_EXERCISE REQUIREMENTS_: Filter the records below for the word "drive". Copy each line that holds it.

_DATA SUPPLIED_:

## config.mk

```make
export PLATFORM = sky130hd
export DESIGN_NAME = cache_performance_controller
export DESIGN_NICKNAME = d
export VERILOG_FILES = /design/src/common/lease_cache_pkg.sv /design/src/hdl/cache_performance_controller.sv
export SDC_FILE = /design/constraint.sdc
export NUM_CORES = 1
export LEC_CHECK = 0
export ABC_AREA = 1
export BUFFER_PORTS_ARGS = -buffer_cell sky130_fd_sc_hd__buf_2
export CAP_MARGIN = 20
export CELL_PAD_IN_SITES_DETAIL_PLACEMENT = 1
export CELL_PAD_IN_SITES_GLOBAL_PLACEMENT = 2
export CORE_UTILIZATION = 30
export DETAILED_ROUTE_END_ITERATION = 12
export PLACE_DENSITY_LB_ADDON = 0.1
export SLEW_MARGIN = 20
export SYNTH_ARGS = -nofsm -noshare
export SYNTH_HDL_FRONTEND = slang
export SYNTH_SLANG_ARGS = --single-unit
```

## constraint.sdc

```tcl
create_clock -name clock_i -period 2 [get_ports clock_i]
set_input_delay 0.4 -clock clock_i [delete_from_list [all_inputs] [get_ports clock_i]]
set_output_delay 0.4 -clock clock_i [all_outputs]
set_load 0.05 [all_outputs]
```

## src/common/lease_cache_pkg.sv

```systemverilog
package lease_cache_pkg;

	// address split  [tag|set|word]
	localparam int BW_WORD_ADDR  = 16;
	localparam int BW_BLOCK      = 2;                                 // 4 words per block
	localparam int BW_SET        = 3;                                 // 8 sets
	localparam int BW_TAG        = BW_WORD_ADDR - BW_SET - BW_BLOCK;  // 11 bits
	localparam int NUM_WAYS      = 8;
	localparam int BW_WAY        = 3;
	localparam int BW_CACHE_ADDR = BW_SET + BW_WAY + BW_BLOCK;        // 256 cached words

	// lease and counter widths
	localparam int BW_LEASE   = 8;
	localparam int BW_REF_IDX = 4;   // 16 lease table entries
	localparam int BW_CNT     = 32;
	localparam int NUM_CNT    = 5;

	// comm opcodes, word bits 31:30
	localparam logic [1:0] COMM_OP_NOP         = 2'd0;
	localparam logic [1:0] COMM_OP_SET_LEASE   = 2'd1;
	localparam logic [1:0] COMM_OP_SET_DEFAULT = 2'd2;
	localparam logic [1:0] COMM_OP_READ_CNT    = 2'd3;

	// counter selectors
	localparam logic [2:0] CNT_HIT       = 3'd0;
	localparam logic [2:0] CNT_MISS      = 3'd1;
	localparam logic [2:0] CNT_WB        = 3'd2;
	localparam logic [2:0] CNT_EXPIRED   = 3'd3;
	localparam logic [2:0] CNT_DEFAULTED = 3'd4;

	// controller states
	localparam logic [2:0] ST_IDLE      = 3'd0;
	localparam logic [2:0] ST_LOOKUP    = 3'd1;
	localparam logic [2:0] ST_HIT       = 3'd2;
	localparam logic [2:0] ST_WRITEBACK = 3'd3;
	localparam logic [2:0] ST_FILL_REQ  = 3'd4;
	localparam logic [2:0] ST_FILL      = 3'd5;
	localparam logic [2:0] ST_BYPASS    = 3'd6;
	localparam logic [2:0] ST_DONE      = 3'd7;

	// one comm word, two decodings
	typedef union packed {
		struct packed {
			logic [1:0]            opcode;
			logic                  valid;   // entry valid on SET_LEASE
			logic [16:0]           rsvd;
			logic [BW_REF_IDX-1:0] index;
			logic [BW_LEASE-1:0]   lease;
		} lease_cfg;
		struct packed {
			logic [1:0]  opcode;
			logic [26:0] rsvd;
			logic [2:0]  sel;               // one of CNT_*
		} cnt_sel;
	} comm_word_u;

endpackage

```

## src/hdl/cache_performance_controller.sv

```systemverilog
`timescale 1ns/1ps

module cache_performance_controller (
	input  logic        clock_i,
	input  logic        rst_n_i,
	input  logic        hit_i,
	input  logic        miss_i,
	input  logic        writeback_i,
	input  logic        expired_i,
	input  logic        defaulted_i,
	input  logic [31:0] comm_i,
	output logic [31:0] comm_o      // last counter read, held
);

	lease_cache_pkg::comm_word_u        comm;
	logic [lease_cache_pkg::NUM_CNT-1:0] event_v;
	logic [lease_cache_pkg::BW_CNT-1:0] cnt_q [lease_cache_pkg::NUM_CNT];

	assign comm = comm_i;

	always_comb begin
		event_v = '0;
		event_v[lease_cache_pkg::CNT_HIT]       = hit_i;
		event_v[lease_cache_pkg::CNT_MISS]      = miss_i;
		event_v[lease_cache_pkg::CNT_WB]        = writeback_i;
		event_v[lease_cache_pkg::CNT_EXPIRED]   = expired_i;
		event_v[lease_cache_pkg::CNT_DEFAULTED] = defaulted_i;
	end

	always_ff @(posedge clock_i or negedge rst_n_i) begin
		if (!rst_n_i) begin
			for (int i = 0; i < lease_cache_pkg::NUM_CNT; i++)
				cnt_q[i] <= '0;
			comm_o <= '0;
		end else begin
			for (int i = 0; i < lease_cache_pkg::NUM_CNT; i++) begin
				if (event_v[i] && cnt_q[i] != '1) cnt_q[i] <= cnt_q[i] + 1'b1;   // saturate
			end
			if (comm.cnt_sel.opcode == lease_cache_pkg::COMM_OP_READ_CNT)
				comm_o <= (comm.cnt_sel.sel < lease_cache_pkg::NUM_CNT)
					? cnt_q[comm.cnt_sel.sel] : '0;   // unused selectors read zero
		end
	end

endmodule

```

Word-level counts from Yosys, hierarchy flattened
Index checks and enable logic that the tools add are counted.
W data, S select, Z words.
{"block": "op_classes", "mux": 4, "order_cmp": 2, "n_eq_ne": 6, "reduce_logical": 5, "add_sub_neg": 5, "bitwise": 1}
{"operator": "$add A32 B1 Y32 const B", "count": 5}
{"operator": "$ne A32 B32 Y1 const B", "count": 5}
{"operator": "$bmux W32 S3", "count": 1}
{"operator": "$mux W32", "count": 3}
{"operator": "$logic_and A1 B1 Y1", "count": 5}
{"operator": "$ge A4 B4 Y1 const B", "count": 1}
{"operator": "$not A3 Y4", "count": 1}
{"operator": "$lt A3 B3 Y1 const B", "count": 1}
{"operator": "$eq A2 B2 Y1 const B", "count": 1}
{"block": "totals", "input_bits": 39, "ff_bits": 192, "output_inout_bits": 32}

Longest topological paths before layout
Gate-level depths: netlist (run 1).
{"block": "depth", "depth_word": 5, "ltp_mapped": 11, "depth_no_buf": 10}

Worst setup path before layout (run 1)
OpenSTA, ideal clock, no wires.
{"block": "synth_timing", "path_kind": "flip-flop to flip-flop", "startpoint": "register cnt_q[128] (netlist bit)", "endpoint": "register cnt_q[146] (netlist bit)", "setup_ns": 0.116, "path_stages_with_launch": 12, "t_required_ns": 1.884, "path_buffers": 1, "setup_slack_ns": 0.290, "arrival_time_ns": 1.593, "path_cell_list": "dfrtp_1 > ha_1 > inv_1 > nor2_2 > nand2_1 > nor2_1 > nand2_1 > nand2_1 > inv_2 > buf_6 > nand2_1 > nand2_1"}
{"block": "synth_between", "elab_chain_len": 2, "elab_cells_between_ends": 3, "cone_classes": "1 x add/sub; 1 x eq/ne; 1 x reduce/logical"}
{"element": "start: declaration", "line": "cache_performance_controller.sv:17", "rtl": "logic [lease_cache_pkg::BW_CNT-1:0] cnt_q [lease_cache_pkg::NUM_CNT];"}
{"element": "start signal: indexed assignment", "line": "cache_performance_controller.sv:33", "rtl": "cnt_q[i] <= '0;"}
{"element": "branches (longest 2 deep; another with $add A32 B1 Y32)"}
Parallel ways; which one is timed is not known.
A chain may end at the register's enable or synchronous reset.

Final worst setup path (run 1)
{"block": "layout_timing", "startpoint": "register cnt_q[94] (netlist bit)", "endpoint": "register cnt_q[90] (netlist bit)"}
{"block": "layout_between", "elab_chain_len": 2}
{"element": "$ne A32 B32 Y1", "line": "cache_performance_controller.sv:37", "rtl": "if (event_v[i] && cnt_q[i] != '1) cnt_q[i] <= cnt_q[i] + 1'b1;"}
{"element": "$logic_and A1 B1 Y1", "line": "cache_performance_controller.sv:37"}
Every way passes these cells.

==> results of run 1 <==
-- state kept, by name, indices dropped and copies added, names as in the netlist --
register	cells
cnt_q	160
comm_o	32
-- cell usage after synthesis (7+ instances only) --
cell / instances / area share [%]
a21oi_1: 46 / 1.8
buf_1: 7 / 0.20
buf_2: 13 / 0.51
buf_6: 8 / 0.70
clkbuf_1: 26 / 0.76
dfrtp_1: 192 / 37
inv_1: 159 / 4.6
inv_2: 7 / 0.20
nand2_1: 910 / 27
nand2_2: 10 / 0.49
nand3_1: 155 / 6.0
nand3b_1: 32 / 1.9
nand4_1: 45 / 2.2
nor2_1: 257 / 7.5
nor2_2: 8 / 0.39
o21ai_0: 85 / 3.3
xnor2_1: 17 / 1.2
xor2_1: 28 / 1.9
-- layout make-up --
class / count / area [um2]
Timing Repair Buffer: 137 / 1039
Clock buffer: 20 / 456.7
Multi-Input combinational cell: 1628 / 7134
Timing Repair inverter: 1 / 7.507
Tap cell: 539 / 674.4
Sequential cell: 192 / 4805
Inverter: 166 / 629.4
Fill cell: 5469 / 27240
Clock inverter: 12 / 146.4
-- where the power goes --
part / leakage (nW) / switching [mW] / internal (mW) / total, mW
logic: 3.78 / 1.22 / 0.590 / 1.81
clock network: 0.287 / 1.86 / 1.94 / 3.80
registers: 2.62 / 0.338 / 4.16 / 4.49
-- worst max-delay path, delay by kind of cell (launching register included) --
kind / cells / cell delay, ns
buffers and inverters: 1 / 0.19
DFF: 1 / 0.47
and+or+nand+nor: 8 / 1.09
-- metrics by stage --
stage                     hold slack (ns)  utilization, %  area (um2)  setup slack, ns
after floorplan                    0.1044               -       12860           0.2902
after global placement             0.3791           33.74       14220           0.1409
after detailed placement           0.3772           33.74       14220           0.1355
after CTS                          0.1977           35.20       14830           0.1042
after global routing               0.2553           35.34       14890        -0.003226
final                              0.2248           35.34       14890           0.1447
-- how the worst max path moves through the flow --
| stage | cells past startpoint | start | slack [ns] | endpoint |
|---|---|---|---|---|
| floorplan | 11 | cnt_q[128] | 0.29 | cnt_q[146] |
| global placement | 7 | comm_i[0] | 0.14 | comm_o[19] |
| detailed placement | 10 | cnt_q[33] | 0.14 | cnt_q[37] |
| CTS | 10 | cnt_q[33] | 0.10 | cnt_q[63] |
| global route | 9 | cnt_q[94] | -0.003 | cnt_q[76] |
| finish | 9 | cnt_q[94] | 0.14 | cnt_q[90] |
-- per-layer routing --
| layer | up-vias | global-route usage, % | wire length, um |
|---|---|---|---|
| li1 | 6616 | - | - |
| met1 | 6428 | 33.97 | 25880 |
| met2 | 111 | 37.85 | 22510 |
| met3 | 48 | 3.847 | 1264 |
| met4 | 2 | 7.911 | 1085 |
| met5 | - | 0 | 17 |
-- kinds of logic (layout without fill, tap and decap cells) --
family / Yosys count / after routing / share of synthesized area, %
DFF: 192 / 192 / 37.35
buffers and inverters: 224 / 336 / 7.305
and+or+nand+nor: 1435 / 1435 / 46.12
xor gates and xnor gates: 45 / 45 / 3.064
AOI/OAI and AO/OA: 143 / 143 / 5.671
adders and majority gates: 5 / 5 / 0.4863
-- what timing repair did --
action,4_1_cts,5_1_grt
endpoints found under the setup margin,0,58
setup buffers,0,4
endpoints found under the hold margin,31,0
hold buffers,1,0
resized for setup,0,9
==> key figures, run 1 <==
Status
  • Status: completed

Critical path
  • Critical Path AT: 2.26 ns
  • Worst path slowest cell: dfrtp_1
  • Critical Path, Cell by Cell: nand2_1, nor2_1, nand2_1, nor2_1, nand2_2, nand2_4, clkinvlp_4, nand2_1, nand2_1
  • Slowest stage delay, CP: 0.47 ns
  • Worst R2R Start: cnt_q[94]
  • CP most frequent cell: nand2_1
  • Startpoint Class: flop
  • WS Path Type: flop to flop
  • Worst reg-to-reg setup slack: 0.14 ns
  • CP required: 2.41 ns
  • Worst Reg-to-Reg Cells: 9
  • CP endpoint kind: flop
  • R2R Path End: cnt_q[90]
  • CP max FO: 6

Route
  • # DRC: 0
  • 1st-iter DRT viols: 832
  • Post-route ant nets: 0
  • Wire per inst: 18.83 um
  • Pre-Repair DR Iteration Count: 5
  • Via count: 13205
  • Total wire length: 50.75 mm
  • Post-DR vias/cell: 4.900

Logic synthesis
  • Post-Synthesis Cells: 2044
  • Async SR Flop Fraction: 100.0%
  • Synthesized flop and latch total: 192
  • Post-synth EDFFs: 0
  • Yosys warning count: 0
  • Synth cell types: 32
  • Most used flip-flop cell after synthesis: dfrtp_1
  • Register area share after synthesis: 37.35%
  • Mapped Nets: 2088
  • Area of the mapped netlist: 0.01286 mm2
  • Synthesized area per cell: 6.293 um2

Floorplan
  • Core ar.: 0.04213 mm2
  • Row count: 75
  • IO Pins: 71
  • Die area: 0.04371 mm2
  • Die X: 209.1 um
  • Initial Util: 30.53%
  • Die Height: 209.1 um

STA
  • Hold Fails Final Rpt: 0
  • Final Skew: 0.01509 ns
  • Max Clk Rate: 539.0 MHz
  • Tightest Pin Transition: 0.7020 ns
  • Final period util: 92.77%
  • Final setup TNS: 0 ns
  • Final min period: 1.855 ns
  • Final setup fails: 0
  • Relative slew margins: 52.71%
  • Final Max Tran Viols: 0

Placement
  • Placed Cells: 2657
  • GPL Wtd Cong: 0.8642
  • I/O Buffers: 43
  • Hpwl dp: 40.41 mm

Power and ir drop
  • Power, Total: 10.10 mW
  • Static Leak: 6.686 nW
  • VDD IR max: 0.5506 mV
  • Power per cell area: 678.5 mW/mm2

Clocking
  • Clk buf depth: 2
  • Reg clk slew, reported paths: 0.09 ns
  • TritonCTS Buffers: 17
  • Root Buffer: clkbuf_16
  • Worst-skew pair later-pin latency: 0.52 ns
  • TritonCTS clock tree: yes
  • CTS sink count: 192
  • H-tree depth: 4

GRT
  • Pin count of the biggest net entering global routing: 50
  • Antenna violations before repair: 1
  • Global route overflow: 0
  • Global-route wire length before repair: 79.36 mm
  • Vias in the first global route: 13469
  • GRT Resource Usage Total: 24.23%

Finish
  • Most common cell after layout, fill and taps aside: nand2_1
  • Layout Cells excl Fill: 2695
  • # nets final: 2187
  • Inserted Diodes: 0
  • Share of cells above drive strength 1: 9.462%
  • Most frequent cells in the layout: nand2_1, nor2_1, dfrtp_1, inv_1, nand3_1
  • Layout area overhead: 15.77%

Run
  • Max cap viols: 0

Min path
  • Min-delay src: comm_i[2]
  • Worst Hold Class: input pin to flop
  • Hold endpoint: comm_o[1]
  • Hold depth: 3
(Power assumes the default switching activity.)
==> inputs of run 2 (changes only) <==
--- a/config.mk
+++ b/config.mk
@@ -12,7 +12,7 @@
 export CELL_PAD_IN_SITES_GLOBAL_PLACEMENT = 2
 export CORE_UTILIZATION = 30
 export DETAILED_ROUTE_END_ITERATION = 12
-export PLACE_DENSITY_LB_ADDON = 0.1
+export PLACE_DENSITY = 0.83
 export SLEW_MARGIN = 20
 export SYNTH_ARGS = -nofsm -noshare
 export SYNTH_HDL_FRONTEND = slang
==> key figures, run 2 (synthesized netlist as in run 1, its figures left out) <==
Critical path
  • Worst Reg-to-Reg Cells: 10 (was 9)
  • CP most frequent cell: nand2_1 (unchanged)
  • WS Path Type: flop to flop (unchanged)
  • Startpoint Class: flop (unchanged)
  • Slowest stage delay, CP: 0.42 ns (was 0.47 ns)
  • Worst path slowest cell: inv_2 (was dfrtp_1)
  • Worst setup path endpoint: cnt_q[131] (was cnt_q[90])
  • CP max FO: 26 (was 6)
  • Critical Path AT: 2.31 ns (was 2.26 ns)
  • CP required: 2.44 ns (was 2.41 ns)
  • Worst reg-to-reg setup slack: 0.13 ns (was 0.14 ns)
  • Worst R2R Start: cnt_q[128] (was cnt_q[94])
  • R2R Path End: cnt_q[131] (was cnt_q[90])
  • CP endpoint kind: flop (unchanged)
  • Critical Path, Cell by Cell: ha_1, inv_1, nor2_2, nand2_1, nor2_1, nand2_1, nand2_1, inv_2, nand2_1, nand2_1 (was nand2_1, nor2_1, nand2_1, nor2_1, nand2_2, nand2_4, clkinvlp_4, nand2_1, nand2_1)
  • CP startpoint: cnt_q[128] (was cnt_q[94])

Placement
  • I/O Buffers: 43 (unchanged)
  • Hpwl dp: 37.84 mm (was 40.41 mm)
  • GPL Wtd Cong: 0.9528 (was 0.8642)

Power and ir drop
  • Power, Total: 10.07 mW (was 10.10 mW)
  • Static Leak: 6.639 nW (was 6.686 nW)
  • Power per cell area: 679.4 mW/mm2 (was 678.5 mW/mm2)
  • VDD IR max: 0.4994 mV (was 0.5506 mV)

GRT
  • GRT Resource Usage Total: 22.97% (was 24.23%)
  • Vias in the first global route: 13756 (was 13469)
  • Antenna violations before repair: 1 (unchanged)
  • Global route overflow: 0 (unchanged)
  • Global-route wire length before repair: 76.82 mm (was 79.36 mm)
  • Pin count of the biggest net entering global routing: 50 (unchanged)

Clocking
  • Worst-skew pair later-pin latency: 0.50 ns (was 0.52 ns)
  • TritonCTS Buffers: 17 (unchanged)
  • H-tree depth: 4 (unchanged)
  • CTS sink count: 192 (unchanged)
  • Root Buffer: clkbuf_16 (unchanged)
  • TritonCTS clock tree: yes (unchanged)
  • Reg clk slew, reported paths: 0.08 ns (was 0.09 ns)
  • Clk buf depth: 2 (unchanged)

STA
  • Final Skew: 0.01086 ns (was 0.01509 ns)
  • Final Max Tran Viols: 0 (unchanged)
  • Tightest Pin Transition: 0.5424 ns (was 0.7020 ns)
  • Final min period: 1.869 ns (was 1.855 ns)
  • Final setup TNS: 0 ns (unchanged)
  • Final setup fails: 0 (unchanged)
  • Hold Fails Final Rpt: 0 (unchanged)
  • Relative slew margins: 63.45% (was 52.71%)
  • Final period util: 93.46% (was 92.77%)
  • RSZ-0062 raised after global routing: no
  • Minimum hold slack: 0.2690 ns (was 0.2248 ns)
  • Max Clk Rate: 535.0 MHz (was 539.0 MHz)

Floorplan
  • Row count: 75 (unchanged)
  • Core ar.: 0.04213 mm2 (unchanged)
  • Initial Util: 30.53% (unchanged)
  • IO Pins: 71 (unchanged)
  • Die X: 209.1 um (unchanged)
  • Die Height: 209.1 um (unchanged)
  • Die area: 0.04371 mm2 (unchanged)

Route
  • Post-DR vias/cell: 4.991 (was 4.900)
  • 1st-iter DRT viols: 806 (was 832)
  • Pre-Repair DR Iteration Count: 4 (was 5)
  • Post-route ant nets: 0 (unchanged)
  • Wire per inst: 17.81 um (was 18.83 um)
  • # DRC: 0 (unchanged)
  • Via count: 13397 (was 13205)
  • Total wire length: 47.80 mm (was 50.75 mm)

Finish
  • # nets final: 2176 (was 2187)
  • Inserted Diodes: 0 (unchanged)
  • Largest Register: cnt_q (unchanged)
  • Fillers: 5494 (was 5469)
  • Final core utilization: 35.18% (was 35.34%)
  • Most frequent cells in the layout: nand2_1, nor2_1, dfrtp_1, inv_1, nand3_1 (unchanged)
  • Max reg flops: 160 (unchanged)
  • Top Registers: cnt_q x160, comm_o x32 (unchanged)
  • Most common cell after layout, fill and taps aside: nand2_1 (unchanged)
  • Layout area overhead: 15.24% (was 15.77%)
  • Share of cells above drive strength 1: 9.044% (was 9.462%)

Min path
  • Min-delay src: comm_i[2] (unchanged)
  • Worst Hold Class: input pin to flop (unchanged)

Status
  • Status: completed (unchanged)

Run
  • Max cap viols: 0 (unchanged)
run 2: worst min path at each step:
stage	end	slack, ns	depth (start not counted)
final	comm_o[11]	0.27	3
after global routing	comm_o[11]	0.25	3
after CTS	comm_o[11]	0.22	3
after detailed placement	cnt_q[44]	0.40	1
after global placement	cnt_q[47]	0.40	1
after floorplan	cnt_q[0]	0.10	0
run 2: area by class of cell:
class | count | area, um2 | area share (%)
repair inverters | 1 | 7.507 | 0.05064
clock inverters | 11 | 151.4 | 1.021
repair buffers | 126 | 947.2 | 6.389
multi-input cells | 1628 | 7139 | 48.16
flip-flops and latches | 192 | 4807 | 32.43
inverters | 166 | 626.9 | 4.229
clock buffers | 21 | 470.5 | 3.174
well taps | 539 | 674.4 | 4.549
run 2: critical path: cells and delay by family, from the launching register on:
family / cells / cell delay (ns)
buffers and inverters: 2 / 0.52
adder cells (fa/ha/maj): 1 / 0.24
flip-flops: 1 / 0.41
AND/OR/NAND/NOR: 7 / 0.63
run 2: layer usage:
layer  share of wire (%)  global-route usage [%]
met5                   0                       0
met2                  46                   37.08
met3                 3.6                   4.148
met4                 2.9                   8.443
met1                  47                   30.58
run 2: report_power, final:
group / switching, mW / internal (mW)
combinational: 1.21 / 0.575
clock: 1.71 / 2.07
sequential: 0.342 / 4.16
total: 3.26 / 6.81
run 2: timing repair:
action | in CTS | in global routing
buffers inserted | 0 | 4
hold buffers | 1 | 0
gates resized for setup | 0 | 11
endpoints found under the hold margin | 38 | 0
endpoints found under the setup margin | 0 | 46
run 2: metrics by stage:
| step | area, um2 | setup WS, ns | instances |
|---|---|---|---|
| 2_1_floorplan | 12860 | 0.2902 | 2044 |
| 3_3_place_gp | 14120 | 0.1513 | 2646 |
| 3_5_place_dp | 14120 | 0.1136 | 2646 |
| 4_1_cts | 14750 | 0.08620 | 2679 |
| 5_1_grt | 14820 | 0.006642 | 2684 |
| 6_report | 14820 | 0.1307 | 2684 |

_RESPONSE FOR THIS EXERCISE_:
  • Share of cells above drive strength 1: 9.462%
  • Share of cells above drive strength 1: 9.044% (was 9.462%)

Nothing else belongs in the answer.